(TASK DETAILS): Would you copy out each line of the records below that includes the word "timing"?
________
==> flow/design.v (excerpt) <==
module fp32mult (
    input  wire [31:0] x1,
    input  wire [31:0] x2,
    input  wire        en,
    input  wire        rst,
    input  wire        clk,
    output wire [31:0] y,
    output wire        ready
);
    wire [31:0] x1_reg;
    wire [31:0] x2_reg;
    fullreg #(32) reg_x1 (.clk(clk), .rst(rst), .clr(1'b0), .en(en), .d(x1), .q(x1_reg));
    fullreg #(32) reg_x2 (.clk(clk), .rst(rst), .clr(1'b0), .en(en), .d(x2), .q(x2_reg));
    wire sign1 = x1_reg[31];
    wire sign2 = x2_reg[31];
    wire [7:0] exp1 = x1_reg[30:23];
    wire [7:0] exp2 = x2_reg[30:23];
    wire [23:0] mant1 = {1'b1, x1_reg[22:0]};  
    wire [23:0] mant2 = {1'b1, x2_reg[22:0]};
    wire sign_result = sign1 ^ sign2;
    wire [7:0] exp_sum;
      wire en_d1;
    wire en_d2;
    exp_adder_bias exp_add_inst (
        .exp1(exp1),
        .exp2(exp2),
        .exp_out(exp_sum)
    );
    wire [47:0] mant_product;
    mult24 mult_inst (
        .a(mant1),
        .b(mant2),
        .p(mant_product)
    );
    wire [7:0] exp_norm;
    exp_normalizer exp_norm_inst (
        .msb_mult(mant_product[47]),
        .exp_in(exp_sum),
        .exp_out(exp_norm)
    );
    wire [23:0] mant_norm;
  ...
For scale: roughly 2,500 cells after synthesis, ~98 flip-flops, about 100 I/O pins, about 0.023 sq mm of cells after synthesis.
clock: 5.56 ns
lec_check: 0
cap_margin: 20
core_margin: 2
core_utilization: 72
place_density: 0.36
setup_slack_margin: 0.87
slew_margin: 20
tns_end_percent: 5
run.sh (not shown) runs the stock make flow with config.mk's settings and CLKGATE_MAP_FILE=.
The baseline completed, yet does not pass: setup timing.
Edit:
--- a/flow/config.mk
+++ b/flow/config.mk
@@ -10,3 +10 @@
-export CORE_UTILIZATION = 72
-export PLACE_DENSITY = 0.36
-export SETUP_SLACK_MARGIN = 0.87
+export CORE_UTILIZATION = 40
@@ -14 +11,0 @@
-export TNS_END_PERCENT = 5
==> flow/constraint.sdc (replaced) <==
create_clock -name core_clock -period 8.69 [get_ports {clk}]
set_input_delay 1.7380 -clock core_clock [delete_from_list [all_inputs] [get_ports {clk}]]
set_output_delay 1.7380 -clock core_clock [all_outputs]
set_load 0.01 [all_outputs]
Now the flow finished with timing, DRC and antenna clean.
Synthesized cell count stays the same.
Cell count climbs by 4.3%.
Cell area drops by 7.9%.
Non-clock buffer count drops by 223.
Worst setup slack gets better by 2000 ps.
Via count drops by 10%.
Fmax drops by 14%.
Edit:
--- a/flow/config.mk
+++ b/flow/config.mk
@@ -7,0 +8 @@
+export ABC_AREA = 1
@@ -10 +11,2 @@
-export CORE_UTILIZATION = 40
+export CORE_UTILIZATION = 64
+export CTS_CLUSTER_SIZE = 99
==> flow/constraint.sdc (replaced) <==
create_clock -name core_clock -period 6.72 [get_ports {clk}]
set_input_delay 1.3440 -clock core_clock [delete_from_list [all_inputs] [get_ports {clk}]]
set_output_delay 1.3440 -clock core_clock [all_outputs]
set_load 0.01 [all_outputs]
What happened: Worst hold slack got worse by 25 ps; first-iteration DRC count rises by well over a third; die area falls by a quarter to a third; worst setup slack got worse by 320 ps; wire length rises by a few percent.
Edit:
--- a/flow/config.mk
+++ b/flow/config.mk
@@ -8 +7,0 @@
-export ABC_AREA = 1
@@ -11 +10,2 @@
-export CORE_UTILIZATION = 64
+export CORE_UTILIZATION = 72
+export CTS_CLUSTER_DIAMETER = 374
@@ -12,0 +13 @@
+export PLACE_DENSITY = 0.36
@@ -13,0 +15 @@
+export TNS_END_PERCENT = 5
==> flow/constraint.sdc (replaced) <==
create_clock -name core_clock -period 5.56 [get_ports {clk}]
set_input_delay 1.1120 -clock core_clock [delete_from_list [all_inputs] [get_ports {clk}]]
set_output_delay 1.1120 -clock core_clock [all_outputs]
set_load 0.01 [all_outputs]
This time the run produced a layout that fails on setup timing.
Area after synthesis decreases by a little under a tenth.
Design area shrinks by a few percent.
Routed wire length shrinks by a few percent.
Via count is lower by roughly a tenth.
Worst hold slack gets better by 26 ps.
Worst setup slack got worse by 1700 ps.
Edit:
--- a/flow/config.mk
+++ b/flow/config.mk
@@ -10,3 +10 @@
-export CORE_UTILIZATION = 72
-export CTS_CLUSTER_DIAMETER = 374
-export CTS_CLUSTER_SIZE = 99
+export CORE_UTILIZATION = 65
@@ -13,0 +12 @@
+export SETUP_SLACK_MARGIN = 0.87
@@ -15 +13,0 @@
-export TNS_END_PERCENT = 5
==> flow/constraint.sdc (replaced) <==
create_clock -name core_clock -period 7.8 [get_ports {clk}]
set_input_delay 1.5600 -clock core_clock [delete_from_list [all_inputs] [get_ports {clk}]]
set_output_delay 1.5600 -clock core_clock [all_outputs]
set_load 0.01 [all_outputs]
=> Now the flow ran to the end with no violations. Wire length fell slightly. Sequential share of layout area went up by 0.38 points. Cell area shrinks slightly.
Edit:
--- a/flow/config.mk
+++ b/flow/config.mk
@@ -10,3 +10 @@
-export CORE_UTILIZATION = 65
-export PLACE_DENSITY = 0.36
-export SETUP_SLACK_MARGIN = 0.87
+export CORE_UTILIZATION = 40
==> flow/constraint.sdc (replaced) <==
create_clock -name core_clock -period 10.0 [get_ports {clk}]
set_input_delay 2.0000 -clock core_clock [delete_from_list [all_inputs] [get_ports {clk}]]
set_output_delay 2.0000 -clock core_clock [all_outputs]
set_load 0.01 [all_outputs]
=> The new run completed without violations. Worst hold slack improves by 4.4 ps. Clock-buffer cell count is lower by 1. Synthesized area does not change. Setup slack is better by 660 ps.

Starting RTL as in the previous note.
export LEC_CHECK = 0
export CAP_MARGIN = 20
export CORE_MARGIN = 9
export CORE_UTILIZATION = 40
export CTS_CLUSTER_DIAMETER = 116
export CTS_CLUSTER_SIZE = 66
export GPL_ROUTABILITY_DRIVEN = 1
export HOLD_SLACK_MARGIN = -0.03
export MAX_ROUTING_LAYER = met4
export PLACE_DENSITY_LB_ADDON = 0.17
export SLEW_MARGIN = 5
export TNS_END_PERCENT = 45
create_clock -name core_clock -period 10.0 [get_ports {clk}]
The baseline went through all stages and came out clean.
==> next run, changes <==
Settings changed: CORE_MARGIN 9 to 2, CORE_UTILIZATION 40 to 55, CTS_CLUSTER_DIAMETER 116 to 200, CTS_CLUSTER_SIZE 66 to 100, GPL_ROUTABILITY_DRIVEN 1 to unset, HOLD_SLACK_MARGIN -0.03 to unset, MAX_ROUTING_LAYER met4 to unset, PLACE_DENSITY set to 0.86, PLACE_DENSITY_LB_ADDON 0.17 to unset, SLEW_MARGIN 5 to 20, TNS_END_PERCENT 45 to 25.
After rerunning: The new run completed without violations. Final cell count came out lower by 7.3%. Clock skew hardly moves. Wire length decreases by 5.2%. Global-route usage goes up by 9.9 points. Count of clock-buffer cells in the layout came out lower by 2. Final area fell by 1.7%. Sequential cell count is unchanged. Register-to-register slack got worse by 0.18 ns. Via count climbs by 6.0%. Die size shrinks by 35%.
==> next run, changes <==
Settings changed: CORE_UTILIZATION 55 to 32, PLACE_DENSITY 0.86 to unset, TNS_END_PERCENT 25 to 20.
Result: Maximum frequency is higher by a few percent; global-route usage is lower by 13 points; final cell count is higher by about a fifth; utilization is lower by 24 points; sequential share of layout area is lower by 0.25 points; cell area is higher by a few percent; worst hold slack improved by 0.0093 ns; via count is lower by a little under a tenth; setup slack improved by 0.50 ns.
==> next run, changes <==
Settings changed: ABC_AREA set to 0, CELL_PAD_IN_SITES_GLOBAL_PLACEMENT set to 1, CORE_ASPECT_RATIO set to 1.48, CORE_MARGIN 2 to 10, CORE_UTILIZATION 32 to 48, CTS_CLUSTER_DIAMETER 200 to unset, CTS_CLUSTER_SIZE 100 to 45, SLEW_MARGIN 20 to 25, TNS_END_PERCENT 20 to unset.
Routed wire length came out higher by 16%. Core utilization climbs by 17 points. Worst setup slack is worse by 0.35 ns. Die area drops by 23%. Cell area fell by 1.7%. Flip-flop count stays the same.
==> next run, changes <==
Settings changed: ABC_AREA 0 to 1, CELL_PAD_IN_SITES_GLOBAL_PLACEMENT 1 to unset, CORE_ASPECT_RATIO 1.48 to unset, CTS_CLUSTER_SIZE 45 to unset, SLEW_MARGIN 25 to 20.
The changed run passed the timing, DRC and antenna checks.
Design area is higher by 7.5%.
Setup slack gains 1.2 ns.
Utilization came out lower by 0.20 points.
Via count grows by 14%.
Worst hold slack got worse by 0.027 ns.
Clock skew came out higher by 0.0054 ns.
==> next run, changes <==
Settings changed: ABC_AREA 1 to unset, CORE_MARGIN 10 to 2, CORE_UTILIZATION 48 to 40, MAX_ROUTING_LAYER set to met4, SLEW_MARGIN 20 to 5.
After rerunning: The new run completed with no timing, DRC or antenna violations; global-route usage came out higher by 0.34 points; non-clock buffer count increases by 1; sequential share of layout area rises by 0.56 points; register-to-register slack loses 1.1 ns.

Starting RTL as in the previous note.
make LEC_CHECK=0 CAP_MARGIN=20 CORE_MARGIN=2 CORE_UTILIZATION=65 SLEW_MARGIN=20 finish   # period 6.78 ns
The first run finished but failed the layout checks on negative setup slack.
Edit:
CORE_UTILIZATION = 63   (was 65)
CTS_CLUSTER_DIAMETER = 200   (was not set)
CTS_CLUSTER_SIZE = 100   (was not set)
clock period = 10.0 ns   (was 6.78 ns; I/O delays follow)
After rerunning: The new run completed with no timing, DRC or antenna violations; via count fell by 8.3%; core utilization fell by 12 points; critical path depth fell by 1; die size rose by 3.1%; clock skew fell by 0.0040 ns; wire length fell by 9.3%.

The RTL this note starts from:
==> flow/design.v <==
module fullreg #(  parameter N = 16 )(
    input [N-1:0] d,
    output reg [N-1:0] q,
    input clk,
    input en,
    input clr,  
    input rst   
    );
always @(posedge clk,posedge rst) begin
    if(rst)
        q<=0;
    else    
    if(en==1)begin
        if(clr)
            q<=0;
        else
            q<=d;
    end
end
endmodule
module exp_adder_bias (
    input  wire [7:0] exp1,    
    input  wire [7:0] exp2,    
    output wire [7:0] exp_out  
);
    wire [8:0] sum;            
    wire [8:0] sum_minus_bias;
    assign sum = exp1 + exp2;
    assign sum_minus_bias = sum - 9'd127;
    assign exp_out = sum_minus_bias[7:0];
endmodule
module exp_normalizer (
    input  wire        msb_mult,    
    input  wire [7:0]  exp_in,      
    output wire [7:0]  exp_out      
);
    assign exp_out = msb_mult ? (exp_in + 8'd1) : exp_in;
endmodule
module mantissa_normalizer (
    input  wire [47:0] mult_out,    
    output wire [23:0] mant_out     
);
    assign mant_out = mult_out[47] ? 
                      mult_out[47:24] : 
                      mult_out[46:23];
endmodule
module mult24 (
    input  wire [23:0] a,    
    input  wire [23:0] b,    
    output wire [47:0] p     
);
    assign p = $unsigned(a) * $unsigned(b);
endmodule
module fp32mult (
    input  wire [31:0] x1,
    input  wire [31:0] x2,
    input  wire        en,
    input  wire        rst,
    input  wire        clk,
    output wire [31:0] y,
    output wire        ready
);
    wire [31:0] x1_reg;
    wire [31:0] x2_reg;
    fullreg #(32) reg_x1 (.clk(clk), .rst(rst), .clr(1'b0), .en(en), .d(x1), .q(x1_reg));
    fullreg #(32) reg_x2 (.clk(clk), .rst(rst), .clr(1'b0), .en(en), .d(x2), .q(x2_reg));
    wire sign1 = x1_reg[31];
    wire sign2 = x2_reg[31];
    wire [7:0] exp1 = x1_reg[30:23];
    wire [7:0] exp2 = x2_reg[30:23];
    wire [23:0] mant1 = {1'b1, x1_reg[22:0]};  
    wire [23:0] mant2 = {1'b1, x2_reg[22:0]};
    wire sign_result = sign1 ^ sign2;
    wire [7:0] exp_sum;
      wire en_d1;
    wire en_d2;
    exp_adder_bias exp_add_inst (
        .exp1(exp1),
        .exp2(exp2),
        .exp_out(exp_sum)
    );
    wire [47:0] mant_product;
    mult24 mult_inst (
        .a(mant1),
        .b(mant2),
        .p(mant_product)
    );
    wire [7:0] exp_norm;
    exp_normalizer exp_norm_inst (
        .msb_mult(mant_product[47]),
        .exp_in(exp_sum),
        .exp_out(exp_norm)
    );
    wire [23:0] mant_norm;
    mantissa_normalizer mant_norm_inst (
        .mult_out(mant_product),
        .mant_out(mant_norm)
    );
    wire [31:0] result_comb;
    assign result_comb = {sign_result, exp_norm, mant_norm[22:0]};
    fullreg #(32) reg_out (
        .clk(clk),
        .rst(rst),
        .clr(1'b0),
        .en(en_d1),
        .d(result_comb),
        .q(y)
    );
    fullreg #(1) reg_en_stage1 (
        .clk(clk),
        .rst(rst),
        .clr(1'b0),
        .en(1'b1),
        .d(en),
        .q(en_d1)
    );
    fullreg #(1) reg_en_stage2 (
        .clk(clk),
        .rst(rst),
        .clr(1'b0),
        .en(1'b1),
        .d(en_d1),
        .q(en_d2)
    );
    assign ready = en_d2;
endmodule
Settings: LEC_CHECK=0, CAP_MARGIN=35, CORE_MARGIN=2, CORE_UTILIZATION=71, GPL_ROUTABILITY_DRIVEN=1, MIN_ROUTING_LAYER=met1, PLACE_DENSITY_LB_ADDON=0.02, SLEW_MARGIN=20, TNS_END_PERCENT=95; clock period 7.19 ns.
The starting point passed the timing, DRC and antenna checks.
Next try:
--- a/flow/config.mk
+++ b/flow/config.mk
@@ -8,8 +8,9 @@
 export CAP_MARGIN = 35
 export CORE_MARGIN = 2
-export CORE_UTILIZATION = 71
+export CORE_UTILIZATION = 72
 export GPL_ROUTABILITY_DRIVEN = 1
 export MIN_ROUTING_LAYER = met1
-export PLACE_DENSITY_LB_ADDON = 0.02
+export PLACE_DENSITY = 0.59
+export SETUP_SLACK_MARGIN = -0.43
 export SLEW_MARGIN = 20
 export TNS_END_PERCENT = 95
==> flow/constraint.sdc (replaced) <==
create_clock -name core_clock -period 5.74 [get_ports {clk}]
set_input_delay 1.1480 -clock core_clock [delete_from_list [all_inputs] [get_ports {clk}]]
set_output_delay 1.1480 -clock core_clock [all_outputs]
set_load 0.01 [all_outputs]
With this change the flow produced a layout that fails on negative setup slack.
Core utilization goes up by 8.8 points.
Design area goes up by 8.0%.
Final cell count goes up by 4.4%.
Die size goes down by 1.4%.
Next try:
==> flow/config.mk (replaced) <==
export PLATFORM = sky130hd
export DESIGN_NAME = fp32mult
export DESIGN_NICKNAME = fp32mult
export VERILOG_FILES = /design/flow/design.v
export SDC_FILE = /design/flow/constraint.sdc
export NUM_CORES = 4
export LEC_CHECK = 0
export CAP_MARGIN = 20
export CORE_MARGIN = 2
export CORE_UTILIZATION = 72
export PLACE_DENSITY_LB_ADDON = 0.08
export SLEW_MARGIN = 20
==> flow/constraint.sdc (replaced) <==
create_clock -name core_clock -period 7.14 [get_ports {clk}]
set_input_delay 1.4280 -clock core_clock [delete_from_list [all_inputs] [get_ports {clk}]]
set_output_delay 1.4280 -clock core_clock [all_outputs]
set_load 0.01 [all_outputs]
The new run finished but fails on negative setup slack.
First-iteration DRC count falls by about a fifth.
Die area is unchanged.
Flip-flop count is unchanged.
Next try:
--- a/flow/config.mk
+++ b/flow/config.mk
@@ -9,4 +9,5 @@
 export CORE_MARGIN = 2
 export CORE_UTILIZATION = 72
-export PLACE_DENSITY_LB_ADDON = 0.08
+export PLACE_DENSITY_LB_ADDON = 0.0
+export SETUP_SLACK_MARGIN = 2.16
 export SLEW_MARGIN = 20
==> flow/constraint.sdc (replaced) <==
create_clock -name core_clock -period 7.35 [get_ports {clk}]
set_input_delay 1.4700 -clock core_clock [delete_from_list [all_inputs] [get_ports {clk}]]
set_output_delay 1.4700 -clock core_clock [all_outputs]
set_load 0.01 [all_outputs]
Now the flow finished clean.
Count of clock-buffer cells in the layout went down by 1.
Wire length went up by 1.7%.
Die size stays the same.
Next try:
--- a/flow/config.mk
+++ b/flow/config.mk
@@ -8,6 +8,4 @@
 export CAP_MARGIN = 20
 export CORE_MARGIN = 2
-export CORE_UTILIZATION = 72
-export PLACE_DENSITY_LB_ADDON = 0.0
-export SETUP_SLACK_MARGIN = 2.16
+export CORE_UTILIZATION = 50
 export SLEW_MARGIN = 20
==> flow/constraint.sdc (replaced) <==
create_clock -name core_clock -period 8.69 [get_ports {clk}]
set_input_delay 1.7380 -clock core_clock [delete_from_list [all_inputs] [get_ports {clk}]]
set_output_delay 1.7380 -clock core_clock [all_outputs]
set_load 0.01 [all_outputs]
Effect: Clock-buffer cell count stays the same; cell count rises by 1.3%; routed wire length goes down by 11%; via count falls by 11%; fmax went down by 13%; worst hold slack is worse by 0.014 ns; area after synthesis is unchanged; critical path depth falls by 2; first-iteration DRC count came out lower by 47%.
________
(SOLUTION TO THE PROBLEM):
The baseline completed, yet does not pass: setup timing.
Now the flow finished with timing, DRC and antenna clean.
This time the run produced a layout that fails on setup timing.
The changed run passed the timing, DRC and antenna checks.
After rerunning: The new run completed with no timing, DRC or antenna violations; global-route usage came out higher by 0.34 points; non-clock buffer count increases by 1; sequential share of layout area rises by 0.56 points; register-to-register slack loses 1.1 ns.
After rerunning: The new run completed with no timing, DRC or antenna violations; via count fell by 8.3%; core utilization fell by 12 points; critical path depth fell by 1; die size rose by 3.1%; clock skew fell by 0.0040 ns; wire length fell by 9.3%.
The starting point passed the timing, DRC and antenna checks.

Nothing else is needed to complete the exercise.